Saturday, February 7, 2009

The Paper Airplane

When I was in second grade throwing paper airplanes seemed to be an issue in the older classes. I remember hearing teachers discuss this behavioral problem and their concern for the lack of discipline in this new generation of kids emerging in the 1960's. Of course, my dad, being the building principal, was concerned about school discipline, but I think he also liked paper airplanes.

I say this because it was during this paper airplane frenzy that one night at home he showed me how to turn a simple sheet of paper into a paper airplane. Now, I am not talking about one of those paper airplanes that float like a leaf falling from a tree on a windless day in October. No, I am talking about a paper airplane design that is even yet to this day called "The Arrow" on the internet (see here for the name and the proper folding technique). I was amazed by so many aspects of the paper airplane concept. Not only did I now possess the knowledge and power to create a paper airplane, but I could throw this thing and it would fly far and straight. For the next several weeks everything that could be folded was turned into a paper, or cardboard, or plastic airplane. I still can feel the rush of excitement thinking about creating and throwing these planes as a second grader.

Well, soon the day came at school when the teacher left the room for a few minutes while we students were suppose to be reading something or working on an assignment. I had been waiting for this moment. I wanted to demonstrate to my fellow second graders this marvelous thing called flight. I quickly converted a piece of paper into "The Arrow", stood up and threw the thing across the room. Even I was captivated by the height of the flight and amazed by straight line trajectory of this paper airplane. It flew quick and straight and high until it stuck into blinds of one of the windows at the top of the wall where it met the fifteen foot high ceiling. There it stuck and there it stayed.

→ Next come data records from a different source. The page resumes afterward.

<file path="src/rtl/assert_macros.svh">
// Assertion macros shared by the frame parser RTL.
`ifndef ASSERT_MACROS_SVH
`define ASSERT_MACROS_SVH

`ifndef ASSERT_OFF

// Property checked on the rising clock edge, ignored while reset is low.
`define HLFP_ASSERT(lbl, clk, rst_n, prop, msg) \
    lbl: assert property (@(posedge clk) disable iff (!rst_n) prop) else $error(msg);

// Property checked on every rising clock edge, reset included.
`define HLFP_ASSERT_ALWAYS(lbl, clk, prop, msg) \
    lbl: assert property (@(posedge clk) prop) else $error(msg);

`else

`define HLFP_ASSERT(lbl, clk, rst_n, prop, msg)
`define HLFP_ASSERT_ALWAYS(lbl, clk, prop, msg)

`endif

`endif

</file>
<file path="src/rtl/hlfp_pkg.sv">
// Types and constants of the header/length frame parser.
package hlfp_pkg;

    localparam int MAX_PAYLOAD_DEF = 128;
    localparam int BYTE_W          = 8;
    localparam int SUM_W           = 16;
    localparam int CFG_IDX_W       = 8;

    // Configuration register indexes
    localparam logic [CFG_IDX_W-1:0] CFG_HEADER_FIRST  = 8'd0;
    localparam logic [CFG_IDX_W-1:0] CFG_HEADER_SECOND = 8'd1;

    localparam logic [BYTE_W-1:0] HEADER_FIRST_RST  = 8'h55;
    localparam logic [BYTE_W-1:0] HEADER_SECOND_RST = 8'hAA;

    // Result kinds
    localparam logic KIND_PAYLOAD   = 1'b0;
    localparam logic KIND_FRAME_END = 1'b1;

    typedef enum logic [2:0] {
        PH_HUNT1 = 3'd0,
        PH_HUNT2 = 3'd1,
        PH_LEN   = 3'd2,
        PH_ADDR  = 3'd3,
        PH_CMD   = 3'd4,
        PH_ARG   = 3'd5,
        PH_DATA  = 3'd6,
        PH_CSUM  = 3'd7
    } t_phase;

    typedef struct packed {
        logic              kind;
        logic [BYTE_W-1:0] payload_byte;
        logic [BYTE_W-1:0] payload_index;
        logic [BYTE_W-1:0] frame_addr;
        logic [BYTE_W-1:0] frame_cmd;
        logic [BYTE_W-1:0] frame_arg;
        logic [BYTE_W-1:0] payload_count;
        logic [SUM_W-1:0]  checksum_diff;
    } t_result;

endpackage

</file>
<file path="src/rtl/hlfp_parse.sv">
// Frame parser state machine: header hunt, field capture, running sum, checks.
module hlfp_parse
    import hlfp_pkg::*;
#(
    parameter int MAX_PAYLOAD = MAX_PAYLOAD_DEF
) (
    input  logic              i_clk,
    input  logic              i_rst_n,
    input  logic              i_accept,
    input  logic [BYTE_W-1:0] i_rx_byte,
    input  logic [BYTE_W-1:0] i_header_first,
    input  logic [BYTE_W-1:0] i_header_second,
    output logic              o_res_valid,
    output t_result           o_res
);

    localparam logic [BYTE_W-1:0] MaxPayload = BYTE_W'(MAX_PAYLOAD);

    t_phase            r_phase,    n_phase;
    logic [BYTE_W-1:0] r_count,    n_count;
    logic [SUM_W-1:0]  r_sum,      n_sum;
    logic [BYTE_W-1:0] r_len,      n_len;
    logic [BYTE_W-1:0] r_addr,     n_addr;
    logic [BYTE_W-1:0] r_cmd,      n_cmd;
    logic [BYTE_W-1:0] r_arg,      n_arg;
    logic [BYTE_W-1:0] r_csum_lo,  n_csum_lo;

    logic [BYTE_W-1:0] w_plen;
    logic [BYTE_W-1:0] w_next_cnt;
    logic [SUM_W-1:0]  w_sum_add;

    // Payload length: a length byte of two or less means no payload
    assign w_plen     = (r_len > BYTE_W'(2)) ? (r_len - BYTE_W'(2)) : '0;
    assign w_next_cnt = r_count + BYTE_W'(1);
    assign w_sum_add  = r_sum + {{(SUM_W-BYTE_W){1'b0}}, i_rx_byte};

    // State registers
    always_ff @(posedge i_clk) begin
        if (!i_rst_n) begin
            r_phase   <= PH_HUNT1;
            r_count   <= '0;
            r_sum     <= '0;
            r_len     <= '0;
            r_addr    <= '0;
            r_cmd     <= '0;
            r_arg     <= '0;
            r_csum_lo <= '0;
        end else begin
            r_phase   <= n_phase;
            r_count   <= n_count;
            r_sum     <= n_sum;
            r_len     <= n_len;
            r_addr    <= n_addr;
            r_cmd     <= n_cmd;
            r_arg     <= n_arg;
            r_csum_lo <= n_csum_lo;
        end
    end

    // Next state and result for the byte in transfer
    always_comb begin
        n_phase   = r_phase;
        n_count   = r_count;
        n_sum     = r_sum;
        n_len     = r_len;
        n_addr    = r_addr;
        n_cmd     = r_cmd;
        n_arg     = r_arg;
        n_csum_lo = r_csum_lo;

        o_res_valid       = 1'b0;
        o_res             = '0;
        o_res.frame_addr  = r_addr;
        o_res.frame_cmd   = r_cmd;
        o_res.frame_arg   = r_arg;

        if (i_accept) begin
            unique case (r_phase)
                PH_HUNT1: begin
                    if (i_rx_byte == i_header_first) begin
                        n_phase = PH_HUNT2;
                    end
                end
                // a wrong second byte keeps us here
                PH_HUNT2: begin
                    if (i_rx_byte == i_header_second) begin
                        n_phase = PH_LEN;
                    end
                end
                PH_LEN: begin
                    n_len   = i_rx_byte;
                    n_sum   = {{(SUM_W-BYTE_W){1'b0}}, i_rx_byte};
                    n_phase = PH_ADDR;
                end
                PH_ADDR: begin
                    n_addr  = i_rx_byte;
                    n_sum   = w_sum_add;
                    n_phase = PH_CMD;
                end
                PH_CMD: begin
                    n_cmd   = i_rx_byte;
                    n_sum   = w_sum_add;
                    n_phase = PH_ARG;
                end
                PH_ARG: begin
                    n_arg   = i_rx_byte;
                    n_sum   = w_sum_add;
                    n_count = '0;
                    n_phase = (w_plen == '0) ? PH_CSUM : PH_DATA;
                end
                PH_DATA: begin
                    n_sum = w_sum_add;
                    // bytes past the limit are summed only
                    if (r_count < MaxPayload) begin
                        o_res_valid         = 1'b1;
                        o_res.kind          = KIND_PAYLOAD;
                        o_res.payload_byte  = i_rx_byte;
                        o_res.payload_index = r_count;
                    end
                    if (w_next_cnt >= w_plen) begin
                        n_count = '0;
                        n_phase = PH_CSUM;
                    end else begin
                        n_count = w_next_cnt;
                    end
                end
                PH_CSUM: begin
                    if (r_count == '0) begin
                        n_csum_lo = i_rx_byte;
                        n_count   = BYTE_W'(1);
                    end else begin
                        o_res_valid         = 1'b1;
                        o_res.kind          = KIND_FRAME_END;
                        o_res.payload_count = w_plen;
                        o_res.checksum_diff = ~r_sum - {i_rx_byte, r_csum_lo};
                        n_count             = '0;
                        n_phase             = PH_HUNT1;
                    end
                end
                default: begin
                    n_phase = PH_HUNT1;
                end
            endcase
        end
    end

endmodule

</file>
<file path="src/rtl/hlfp_obuf.sv">
// Output register and skid stage: bytes are taken under stall until the skid fills.
module hlfp_obuf
    import hlfp_pkg::*;
(
    input  logic    i_clk,
    input  logic    i_rst_n,
    input  logic    i_res_valid,
    input  t_result i_res,
    input  logic    i_stall,
    output logic    o_valid,
    output t_result o_res,
    output logic    o_full
);

    logic    r_out_valid, n_out_valid;
    logic    r_skid_valid, n_skid_valid;
    t_result r_out, n_out;
    t_result r_skid, n_skid;
    logic    w_out_xfer;

    assign w_out_xfer = r_out_valid && !i_stall;

    // Control
    always_ff @(posedge i_clk) begin
        if (!i_rst_n) begin
            r_out_valid  <= 1'b0;
            r_skid_valid <= 1'b0;
        end else begin
            r_out_valid  <= n_out_valid;
            r_skid_valid <= n_skid_valid;
        end
    end

    // Payload
    always_ff @(posedge i_clk) begin
        r_out  <= n_out;
        r_skid <= n_skid;
    end

    // Skid drains first; a new result goes to the output when it frees up
    always_comb begin
        n_out_valid  = r_out_valid;
        n_skid_valid = r_skid_valid;
        n_out        = r_out;
        n_skid       = r_skid;
        if (r_skid_valid) begin
            if (w_out_xfer) begin
                n_out        = r_skid;
                n_skid_valid = 1'b0;
            end
        end else if (i_res_valid) begin
            if (!r_out_valid || w_out_xfer) begin
                n_out       = i_res;
                n_out_valid = 1'b1;
            end else begin
                n_skid       = i_res;
                n_skid_valid = 1'b1;
            end
        end else if (w_out_xfer) begin
            n_out_valid = 1'b0;
        end
    end

    assign o_valid = r_out_valid;
    assign o_res   = r_out;
    assign o_full  = r_skid_valid;

endmodule

</file>
<file path="src/rtl/header_length_frame_parser_core.sv">
// Top level of the header/length frame parser with its configuration registers.
// Usage:
//   Input channel: one received byte per transfer on i_rx_byte, i_in_valid,
//   o_in_stall. Output channel: one result per transfer on o_kind and the
//   field ports, o_out_valid, i_out_stall. Kind 0 is a payload byte with
//   its index, kind 1 ends a frame with address, command, argument, payload
//   count and checksum difference (zero means the frame is good).
//   Config channel: i_cfg_valid, o_cfg_ready (always high), i_cfg_index,
//   i_cfg_data; index 0 is the first sync byte, 1 the second, others ignored.
// Timing: a byte is taken every cycle while o_in_stall is low; its result,
//   if any, is registered in the output stage, or in the skid stage if the
//   output stalls. Parser throughput is one byte per clock when not stalled.
// Reset (synchronous, active low): sync bytes go to 0x55/0xAA, the parser
//   hunts for the first sync byte, and the output and skid stages empty.
// Stall: the output register holds its result; one more result fits in the
//   skid stage, and o_in_stall rises only while that stage is full.
module header_length_frame_parser_core
    import hlfp_pkg::*;
#(
    parameter int MAX_PAYLOAD = MAX_PAYLOAD_DEF
) (
    input  logic                 i_clk,
    input  logic                 i_rst_n,
    input  logic                 i_in_valid,
    output logic                 o_in_stall,
    input  logic [BYTE_W-1:0]    i_rx_byte,
    output logic                 o_out_valid,
    input  logic                 i_out_stall,
    output logic                 o_kind,
    output logic [BYTE_W-1:0]    o_payload_byte,
    output logic [BYTE_W-1:0]    o_payload_index,
    output logic [BYTE_W-1:0]    o_frame_addr,
    output logic [BYTE_W-1:0]    o_frame_cmd,
    output logic [BYTE_W-1:0]    o_frame_arg,
    output logic [BYTE_W-1:0]    o_payload_count,
    output logic [SUM_W-1:0]     o_checksum_diff,
    input  logic                 i_cfg_valid,
    output logic                 o_cfg_ready,
    input  logic [CFG_IDX_W-1:0] i_cfg_index,
    input  logic [BYTE_W-1:0]    i_cfg_data
);

`include "assert_macros.svh"

    logic [BYTE_W-1:0] r_header_first;
    logic [BYTE_W-1:0] r_header_second;
    logic              w_in_accept;
    logic              w_res_valid;
    t_result           w_res;
    t_result           w_out;
    logic              w_full;

    assign o_cfg_ready = 1'b1;

    // Sync byte registers
    always_ff @(posedge i_clk) begin
        if (!i_rst_n) begin
            r_header_first  <= HEADER_FIRST_RST;
            r_header_second <= HEADER_SECOND_RST;
        end else if (i_cfg_valid && o_cfg_ready) begin
            if (i_cfg_index == CFG_HEADER_FIRST) begin
                r_header_first <= i_cfg_data;
            end
            if (i_cfg_index == CFG_HEADER_SECOND) begin
                r_header_second <= i_cfg_data;
            end
        end
    end

    assign o_in_stall  = w_full;
    assign w_in_accept = i_in_valid && !w_full;

    hlfp_parse #(
        .MAX_PAYLOAD (MAX_PAYLOAD)
    ) u_parse (
        .i_clk           (i_clk),
        .i_rst_n         (i_rst_n),
        .i_accept        (w_in_accept),
        .i_rx_byte       (i_rx_byte),
        .i_header_first  (r_header_first),
        .i_header_second (r_header_second),
        .o_res_valid     (w_res_valid),
        .o_res           (w_res)
    );

    hlfp_obuf u_obuf (
        .i_clk       (i_clk),
        .i_rst_n     (i_rst_n),
        .i_res_valid (w_res_valid),
        .i_res       (w_res),
        .i_stall     (i_out_stall),
        .o_valid     (o_out_valid),
        .o_res       (w_out),
        .o_full      (w_full)
    );

    assign o_kind          = w_out.kind;
    assign o_payload_byte  = w_out.payload_byte;
    assign o_payload_index = w_out.payload_index;
    assign o_frame_addr    = w_out.frame_addr;
    assign o_frame_cmd     = w_out.frame_cmd;
    assign o_frame_arg     = w_out.frame_arg;
    assign o_payload_count = w_out.payload_count;
    assign o_checksum_diff = w_out.checksum_diff;

    // Input stalls only when a result is held behind a full output register
    `HLFP_ASSERT(a_stall_needs_out, i_clk, i_rst_n, o_in_stall |-> o_out_valid, "input stalled with empty output")

    // Payload results carry no frame-end summary
    `HLFP_ASSERT(a_payload_clean, i_clk, i_rst_n, (o_out_valid && o_kind == KIND_PAYLOAD) |-> (o_payload_count == '0 && o_checksum_diff == '0), "payload result with summary fields")

    // Reset empties both output stages
    `HLFP_ASSERT_ALWAYS(a_reset_empty, i_clk, !i_rst_n |=> (!o_out_valid && !o_in_stall), "output not empty after reset")

endmodule

</file>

The student's gazes of amazement turned quickly from the plane, to a brief glance at me still standing with my arm in throwing position, then they looked straight back to their assignment to gain the appearance of having seen nothing. They were completely innocent, but I was still standing with my plane stuck fifteen feet up on the back wall with a class full of witnesses. The plane was high in the window blinds of the back wall; the back of the room where the teacher is constantly facing when she addresses the class. (These windows can be seen in the picture of this blog.) I had no idea what to do. I could think of no other option but to blend in with my classmates and return to the assignment.

I knew that when the teacher returned to the room she would see the plane stuck high in the blinds the instant she entered the room. As I waited for her to return, I looked a couple of times at the plane hoping it would fall and I could quickly go destroy the evidence. But, instead, it stayed firmly in the blinds, hanging out like a big arrow pointing at me and what I had done.

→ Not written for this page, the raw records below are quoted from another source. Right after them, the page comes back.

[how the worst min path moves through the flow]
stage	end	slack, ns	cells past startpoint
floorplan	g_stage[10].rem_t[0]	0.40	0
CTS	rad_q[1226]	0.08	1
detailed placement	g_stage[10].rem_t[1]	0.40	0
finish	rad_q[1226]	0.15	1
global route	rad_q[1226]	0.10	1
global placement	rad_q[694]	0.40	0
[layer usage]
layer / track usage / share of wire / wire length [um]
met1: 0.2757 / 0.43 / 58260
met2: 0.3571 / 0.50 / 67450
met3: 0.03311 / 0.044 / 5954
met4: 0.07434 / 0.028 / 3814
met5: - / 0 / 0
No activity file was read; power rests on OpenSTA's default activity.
**config.mk**
```make
export PLATFORM = sky130hd
export DESIGN_NAME = cbcr_front
export DESIGN_NICKNAME = d
export VERILOG_FILES = /design/src/cbcr_pkg.sv /design/src/cbcr_front.sv
export SDC_FILE = /design/constraint.sdc
export NUM_CORES = 2
export LEC_CHECK = 0
export ABC_AREA = 1
export BUFFER_PORTS_ARGS = -buffer_cell sky130_fd_sc_hd__buf_2
export CAP_MARGIN = 10
export CORE_UTILIZATION = 55
export CTS_BUF_LIST = sky130_fd_sc_hd__clkbuf_8 sky130_fd_sc_hd__clkbuf_16
export CTS_CLUSTER_DIAMETER = 40
export CTS_CLUSTER_SIZE = 12
export DETAILED_ROUTE_END_ITERATION = 8
export GPL_TIMING_DRIVEN = 1
export PLACE_DENSITY = 0.73
export REMOVE_ABC_BUFFERS = 1
export SLEW_MARGIN = 20
export SYNTH_ARGS = -nofsm -noshare
export SYNTH_HDL_FRONTEND = slang
export SYNTH_SLANG_ARGS = --single-unit
```
**constraint.sdc**
```tcl
create_clock -name clk -period 23.2 [get_ports clk]
set_clock_uncertainty 0.1 [all_clocks]
set_input_delay 1.16 -clock clk [delete_from_list [all_inputs] [get_ports clk]]
set_output_delay 1.16 -clock clk [all_outputs]
set_load 0.005 [all_outputs]
```
$ cat src/rtl/pnc_queue.sv
// ============================================================================
// pnc_queue: short word queue between front and back
// Register array with read and write pointers and a fill count.
// ============================================================================
module pnc_queue #(
    parameter int DATA_W = 8,
    parameter int DEPTH  = 4
) (
    input  logic              i_clk,
    input  logic              i_rst_n,
    input  logic              i_push,
    input  logic [DATA_W-1:0] i_data,
    output logic              o_full,
    input  logic              i_pop,
    output logic              o_valid,
    output logic [DATA_W-1:0] o_data
);

    localparam int AW = (DEPTH > 1) ? $clog2(DEPTH) : 1;
    localparam int CW = $clog2(DEPTH + 1);

    logic [DATA_W-1:0] r_mem [DEPTH];
    logic [AW-1:0]     r_wr;
    logic [AW-1:0]     r_rd;
    logic [CW-1:0]     r_cnt;
    logic              do_push;
    logic              do_pop;

    function automatic logic [AW-1:0] ptr_inc(input logic [AW-1:0] p);
        ptr_inc = (p == AW'(DEPTH - 1)) ? '0 : p + AW'(1);
    endfunction

    assign o_full  = (r_cnt == CW'(DEPTH));
    assign o_valid = (r_cnt != '0);
    assign o_data  = r_mem[r_rd];
    assign do_push = i_push && !o_full;
    assign do_pop  = i_pop && o_valid;

    always_ff @(posedge i_clk) begin
        if (do_push) begin
            r_mem[r_wr] <= i_data;
        end
    end

    always_ff @(posedge i_clk) begin
        if (!i_rst_n) begin
            r_wr  <= '0;
            r_rd  <= '0;
            r_cnt <= '0;
        end else begin
            if (do_push) begin
                r_wr <= ptr_inc(r_wr);
            end
            if (do_pop) begin
                r_rd <= ptr_inc(r_rd);
            end
            if (do_push && !do_pop) begin
                r_cnt <= r_cnt + CW'(1);
            end else if (do_pop && !do_push) begin
                r_cnt <= r_cnt - CW'(1);
            end
        end
    end

    // The front gates its push with full, so a push never meets a full queue
    a_no_push_full: assert property (@(posedge i_clk) disable iff (!i_rst_n)
        i_push |-> !o_full)
        else $error("pnc_queue: push into full queue");

    a_count_up: assert property (@(posedge i_clk) disable iff (!i_rst_n)
        (do_push && !do_pop) |=> (r_cnt == $past(r_cnt) + CW'(1)))
        else $error("pnc_queue: fill count did not advance on push");

endmodule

A few minutes later she entered the room, resumed class, switched subjects, took us to lunch, returned from recess, had more classes and sent us home. I never looked at the plane when she was in the room. When we went home at the end of the day I took one quick look at it before I left the room and then I worried about it all night. The next morning the plane was still there. So it went day after day for a couple of weeks. It got to the point that the plane was part of the class decor, it seemed to belong there now. I worried less and less about the plane hanging fifteen feet above the class until I forgot about it. No one looked at the plane, no one thought about the plane, no one even remembered the plane. And more, the teacher had never even seen the plane. But, it was still there . . .

Then one day, like an explosion in the midst of a quiet class, busy with their assignment, the teacher shouted, "Who did that!" We all jerked our heads up and snapped to attention with no idea what she was talking about. We all looked up to see the teacher pointing at the back of the room towards the ceiling . . . oh, yeah, I remember . . . the plane. Judgment day had come. My heart started racing. I started to feel very hot. I didn't know what to do but to sit quietly and appear to be consumed with getting my assignment done. None of the kids said anything. They appeared to have forgotten the whole thing. Maybe they had. I will never know. I never talked about it again . . . well, at least until right now.
Since my Dad's paper airplane instructions in the 1960's I have shared the folding technique of "The Arrow" with my own boys and many students from the 70's, 80's, 90's and 00's (or, whatever we call 2000-2009). The reaction is still the same. They all feel empowered and they fly everything that will fold.